O advento das novas tecnologias conseguiu aproximar os agricultores familiares dos consumidores. Em muitos casos, as redes sociais são utilizadas para ofertar e comercializar os produtos. É o que faz o casal Ketruin e Maurício Fuhrman'n, de Campo Novo. Produtores de hortifrutigranjeiros em sistema de hidroponia e semi-hidroponia, eles investem em marketing no mundo digital, expondo seus produtos no Instagram e recebendo pedidos pelo WhatsApp. “Assim, conseguimos mostrar para os nossos clientes como o alimento chega até a mesa deles”, explica Ketruin, 26 anos.

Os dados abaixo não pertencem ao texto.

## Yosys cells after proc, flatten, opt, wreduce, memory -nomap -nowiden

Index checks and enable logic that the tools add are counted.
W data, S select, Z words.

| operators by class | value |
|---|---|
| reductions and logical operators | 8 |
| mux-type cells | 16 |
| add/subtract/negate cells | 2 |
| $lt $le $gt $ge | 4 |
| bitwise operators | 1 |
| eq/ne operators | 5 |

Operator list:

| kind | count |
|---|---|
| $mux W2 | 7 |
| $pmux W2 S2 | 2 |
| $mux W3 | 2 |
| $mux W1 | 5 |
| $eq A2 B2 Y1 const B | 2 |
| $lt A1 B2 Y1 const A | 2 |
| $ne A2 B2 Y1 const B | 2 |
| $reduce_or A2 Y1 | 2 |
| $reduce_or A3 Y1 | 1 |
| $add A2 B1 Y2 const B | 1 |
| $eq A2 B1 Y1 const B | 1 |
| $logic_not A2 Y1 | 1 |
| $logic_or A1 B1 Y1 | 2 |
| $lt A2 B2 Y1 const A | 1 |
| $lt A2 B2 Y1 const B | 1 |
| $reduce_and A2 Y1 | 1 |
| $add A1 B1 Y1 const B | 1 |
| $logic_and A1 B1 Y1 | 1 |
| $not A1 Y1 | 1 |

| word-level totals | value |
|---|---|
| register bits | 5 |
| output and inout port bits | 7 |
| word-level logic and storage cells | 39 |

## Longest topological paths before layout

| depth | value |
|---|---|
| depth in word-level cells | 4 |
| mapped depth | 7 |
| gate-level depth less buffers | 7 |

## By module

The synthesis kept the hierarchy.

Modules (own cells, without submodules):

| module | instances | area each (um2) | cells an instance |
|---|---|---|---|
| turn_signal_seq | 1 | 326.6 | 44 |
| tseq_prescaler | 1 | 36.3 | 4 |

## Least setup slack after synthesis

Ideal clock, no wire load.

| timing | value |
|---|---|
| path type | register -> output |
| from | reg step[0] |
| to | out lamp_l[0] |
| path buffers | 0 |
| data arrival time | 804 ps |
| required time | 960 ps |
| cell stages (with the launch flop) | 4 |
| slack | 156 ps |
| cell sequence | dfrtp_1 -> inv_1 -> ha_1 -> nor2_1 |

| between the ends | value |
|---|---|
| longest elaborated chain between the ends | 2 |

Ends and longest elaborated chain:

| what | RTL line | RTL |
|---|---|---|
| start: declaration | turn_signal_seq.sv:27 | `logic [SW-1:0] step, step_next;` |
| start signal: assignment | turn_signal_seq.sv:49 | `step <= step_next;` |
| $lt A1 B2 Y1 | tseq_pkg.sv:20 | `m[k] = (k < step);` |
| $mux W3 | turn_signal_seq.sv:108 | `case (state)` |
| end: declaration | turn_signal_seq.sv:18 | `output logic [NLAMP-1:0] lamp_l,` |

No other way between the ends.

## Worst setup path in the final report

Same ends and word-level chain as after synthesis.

Porém, um dos fatores que prejudicam o negócio é a conectividade. Na propriedade dos Fuhrman’n, situada em Linha Sítio Motta, ainda não há sinal de telefone celular. Segundo a secretária-geral da Fetag/RS, Jaciara Müller, a dificuldade de conexão para a agricultura familiar ficou evidente durante a pandemia da Covid-19, quando muitas escolas suspenderam atividades presenciais. Em muitos casos, os pais tinham de ir à escola buscar o material de aula impresso, devido ao fato de a propriedade não contar com internet. “No meio rural, isso ainda é normal, até porque há operadoras que não querem investir”, lamenta Jaciara.

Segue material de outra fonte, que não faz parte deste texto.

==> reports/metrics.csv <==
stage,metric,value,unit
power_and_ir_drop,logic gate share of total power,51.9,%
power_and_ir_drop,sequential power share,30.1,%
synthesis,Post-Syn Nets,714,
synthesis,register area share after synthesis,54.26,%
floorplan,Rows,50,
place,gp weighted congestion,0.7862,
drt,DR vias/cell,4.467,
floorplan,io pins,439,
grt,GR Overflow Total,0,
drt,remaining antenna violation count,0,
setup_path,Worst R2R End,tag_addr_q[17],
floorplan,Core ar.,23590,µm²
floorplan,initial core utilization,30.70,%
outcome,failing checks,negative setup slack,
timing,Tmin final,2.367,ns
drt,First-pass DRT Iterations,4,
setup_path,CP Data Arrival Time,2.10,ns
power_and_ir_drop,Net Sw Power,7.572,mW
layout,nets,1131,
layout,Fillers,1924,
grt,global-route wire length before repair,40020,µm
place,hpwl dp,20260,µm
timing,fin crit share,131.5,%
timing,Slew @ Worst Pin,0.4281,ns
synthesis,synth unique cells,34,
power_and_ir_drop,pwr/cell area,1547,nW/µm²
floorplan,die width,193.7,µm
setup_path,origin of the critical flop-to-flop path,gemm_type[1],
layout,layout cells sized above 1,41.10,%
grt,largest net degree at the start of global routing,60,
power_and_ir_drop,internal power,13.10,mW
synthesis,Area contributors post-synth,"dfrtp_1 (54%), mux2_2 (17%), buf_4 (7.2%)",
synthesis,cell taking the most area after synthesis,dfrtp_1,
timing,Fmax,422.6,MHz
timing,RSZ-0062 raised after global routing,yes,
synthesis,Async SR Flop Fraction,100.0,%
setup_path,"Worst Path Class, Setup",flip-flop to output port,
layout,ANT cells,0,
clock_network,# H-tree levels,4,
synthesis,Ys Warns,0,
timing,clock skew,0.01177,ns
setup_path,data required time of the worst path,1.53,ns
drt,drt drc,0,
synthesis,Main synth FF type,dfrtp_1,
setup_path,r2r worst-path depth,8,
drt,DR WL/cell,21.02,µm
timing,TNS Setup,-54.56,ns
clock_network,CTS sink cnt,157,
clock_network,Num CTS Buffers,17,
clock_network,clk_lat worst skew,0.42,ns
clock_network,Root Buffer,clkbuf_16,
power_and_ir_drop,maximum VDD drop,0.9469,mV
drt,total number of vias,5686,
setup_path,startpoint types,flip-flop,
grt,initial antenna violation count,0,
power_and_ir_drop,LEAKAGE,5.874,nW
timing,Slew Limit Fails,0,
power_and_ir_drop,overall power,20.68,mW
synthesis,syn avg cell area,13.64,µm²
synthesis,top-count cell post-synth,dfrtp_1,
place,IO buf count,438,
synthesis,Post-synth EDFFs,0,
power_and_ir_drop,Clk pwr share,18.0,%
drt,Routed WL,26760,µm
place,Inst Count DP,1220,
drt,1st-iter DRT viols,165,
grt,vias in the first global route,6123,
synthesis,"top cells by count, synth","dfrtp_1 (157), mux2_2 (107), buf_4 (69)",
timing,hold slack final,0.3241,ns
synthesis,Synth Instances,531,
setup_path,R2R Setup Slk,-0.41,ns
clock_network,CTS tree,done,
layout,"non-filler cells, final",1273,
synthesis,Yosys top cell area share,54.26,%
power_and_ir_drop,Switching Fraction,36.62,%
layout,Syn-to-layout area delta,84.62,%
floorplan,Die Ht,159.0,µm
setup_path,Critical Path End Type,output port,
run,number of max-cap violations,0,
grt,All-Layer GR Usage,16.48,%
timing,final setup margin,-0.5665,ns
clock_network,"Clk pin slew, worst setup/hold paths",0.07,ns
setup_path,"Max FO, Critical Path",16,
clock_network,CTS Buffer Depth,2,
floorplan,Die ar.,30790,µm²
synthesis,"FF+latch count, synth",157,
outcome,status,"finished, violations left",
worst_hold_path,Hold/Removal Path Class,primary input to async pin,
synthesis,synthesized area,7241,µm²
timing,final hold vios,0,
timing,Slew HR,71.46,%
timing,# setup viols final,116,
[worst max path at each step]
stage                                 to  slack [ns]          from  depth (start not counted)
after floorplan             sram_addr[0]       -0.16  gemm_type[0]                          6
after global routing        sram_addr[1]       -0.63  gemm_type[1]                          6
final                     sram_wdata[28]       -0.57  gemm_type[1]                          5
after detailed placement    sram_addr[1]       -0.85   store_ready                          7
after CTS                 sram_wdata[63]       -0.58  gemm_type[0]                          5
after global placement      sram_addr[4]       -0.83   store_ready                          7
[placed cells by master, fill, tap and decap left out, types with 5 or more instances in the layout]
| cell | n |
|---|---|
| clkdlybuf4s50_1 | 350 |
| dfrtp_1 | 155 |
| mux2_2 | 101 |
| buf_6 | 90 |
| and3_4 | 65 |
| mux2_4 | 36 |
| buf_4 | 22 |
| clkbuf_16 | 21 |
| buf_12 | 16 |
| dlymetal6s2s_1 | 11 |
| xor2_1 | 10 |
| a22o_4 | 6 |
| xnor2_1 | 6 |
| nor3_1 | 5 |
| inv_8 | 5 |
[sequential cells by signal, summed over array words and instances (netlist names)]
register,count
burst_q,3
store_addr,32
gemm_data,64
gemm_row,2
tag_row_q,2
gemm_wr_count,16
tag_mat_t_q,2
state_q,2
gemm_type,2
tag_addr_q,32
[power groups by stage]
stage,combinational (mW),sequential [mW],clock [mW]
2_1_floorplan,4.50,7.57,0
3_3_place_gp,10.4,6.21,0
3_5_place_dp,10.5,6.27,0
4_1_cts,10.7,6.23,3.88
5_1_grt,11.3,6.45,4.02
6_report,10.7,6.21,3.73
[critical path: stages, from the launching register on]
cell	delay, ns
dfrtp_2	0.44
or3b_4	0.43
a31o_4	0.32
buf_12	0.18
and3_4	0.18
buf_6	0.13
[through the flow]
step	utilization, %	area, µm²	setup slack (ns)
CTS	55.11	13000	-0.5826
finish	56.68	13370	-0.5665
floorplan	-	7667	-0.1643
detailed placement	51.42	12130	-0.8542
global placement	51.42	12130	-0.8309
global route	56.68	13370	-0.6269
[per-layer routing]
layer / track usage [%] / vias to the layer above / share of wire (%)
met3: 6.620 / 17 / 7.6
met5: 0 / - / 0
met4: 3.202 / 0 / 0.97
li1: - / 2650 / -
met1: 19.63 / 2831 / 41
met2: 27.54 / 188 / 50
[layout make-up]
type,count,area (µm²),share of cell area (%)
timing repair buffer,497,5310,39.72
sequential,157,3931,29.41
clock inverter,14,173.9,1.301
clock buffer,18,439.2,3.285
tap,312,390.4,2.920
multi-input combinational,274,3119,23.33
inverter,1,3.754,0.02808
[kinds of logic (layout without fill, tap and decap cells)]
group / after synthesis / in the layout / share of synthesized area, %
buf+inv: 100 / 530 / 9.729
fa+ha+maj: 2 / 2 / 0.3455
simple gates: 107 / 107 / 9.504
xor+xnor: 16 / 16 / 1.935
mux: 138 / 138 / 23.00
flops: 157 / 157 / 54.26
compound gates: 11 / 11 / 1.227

Parte das iniciativas que visa à inclusão digital no campo tem sido executada pelo setor privado. A ConnectFarm, startup gaúcha criada em 2018, planeja atender 5 mil agricultores por meio do Projeto 5K. Em uma única ferramenta, a empresa oferece informações de vários aplicativos com o objetivo de auxiliar na tomada de decisão na propriedade. “O futuro da agricultura é o de um modelo digital”, afirma o CEO da ConnectFarm, Rodrigo Dias. “O produtor vai poder controlar sua atividade na palma da mão e fazer a gestão da propriedade a partir de um smartphone.”